- ACTIVITY:
Lines from the start of the data through the line containing "124 | 0.0221 |" must be given again exactly. Leave the others out.

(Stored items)
⟨

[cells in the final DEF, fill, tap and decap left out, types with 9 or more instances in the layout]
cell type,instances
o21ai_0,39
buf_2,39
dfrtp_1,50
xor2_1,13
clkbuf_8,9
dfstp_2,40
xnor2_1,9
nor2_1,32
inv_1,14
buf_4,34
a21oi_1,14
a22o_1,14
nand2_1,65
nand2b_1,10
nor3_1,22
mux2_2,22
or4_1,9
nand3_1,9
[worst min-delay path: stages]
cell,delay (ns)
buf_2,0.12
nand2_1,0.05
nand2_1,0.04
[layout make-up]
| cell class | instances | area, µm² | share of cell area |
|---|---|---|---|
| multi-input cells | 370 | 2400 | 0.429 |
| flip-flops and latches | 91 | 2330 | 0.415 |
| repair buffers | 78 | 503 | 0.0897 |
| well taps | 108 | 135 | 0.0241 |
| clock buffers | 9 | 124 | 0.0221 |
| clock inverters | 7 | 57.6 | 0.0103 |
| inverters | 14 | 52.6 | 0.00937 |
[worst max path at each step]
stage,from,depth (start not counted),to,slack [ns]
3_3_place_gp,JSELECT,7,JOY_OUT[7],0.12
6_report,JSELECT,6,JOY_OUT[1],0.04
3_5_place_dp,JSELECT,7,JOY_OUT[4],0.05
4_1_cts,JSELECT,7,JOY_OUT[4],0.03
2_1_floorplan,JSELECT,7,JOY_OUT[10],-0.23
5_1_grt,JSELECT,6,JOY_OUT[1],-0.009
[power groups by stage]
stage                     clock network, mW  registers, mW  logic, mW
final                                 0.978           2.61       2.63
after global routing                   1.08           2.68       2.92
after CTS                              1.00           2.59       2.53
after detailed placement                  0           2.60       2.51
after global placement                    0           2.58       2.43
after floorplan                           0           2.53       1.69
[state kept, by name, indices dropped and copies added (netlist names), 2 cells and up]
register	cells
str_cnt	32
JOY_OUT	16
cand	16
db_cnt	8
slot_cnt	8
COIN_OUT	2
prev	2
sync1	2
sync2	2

⟩

- ANSWER SECTION:
[cells in the final DEF, fill, tap and decap left out, types with 9 or more instances in the layout]
cell type,instances
o21ai_0,39
buf_2,39
dfrtp_1,50
xor2_1,13
clkbuf_8,9
dfstp_2,40
xnor2_1,9
nor2_1,32
inv_1,14
buf_4,34
a21oi_1,14
a22o_1,14
nand2_1,65
nand2b_1,10
nor3_1,22
mux2_2,22
or4_1,9
nand3_1,9
[worst min-delay path: stages]
cell,delay (ns)
buf_2,0.12
nand2_1,0.05
nand2_1,0.04
[layout make-up]
| cell class | instances | area, µm² | share of cell area |
|---|---|---|---|
| multi-input cells | 370 | 2400 | 0.429 |
| flip-flops and latches | 91 | 2330 | 0.415 |
| repair buffers | 78 | 503 | 0.0897 |
| well taps | 108 | 135 | 0.0241 |
| clock buffers | 9 | 124 | 0.0221 |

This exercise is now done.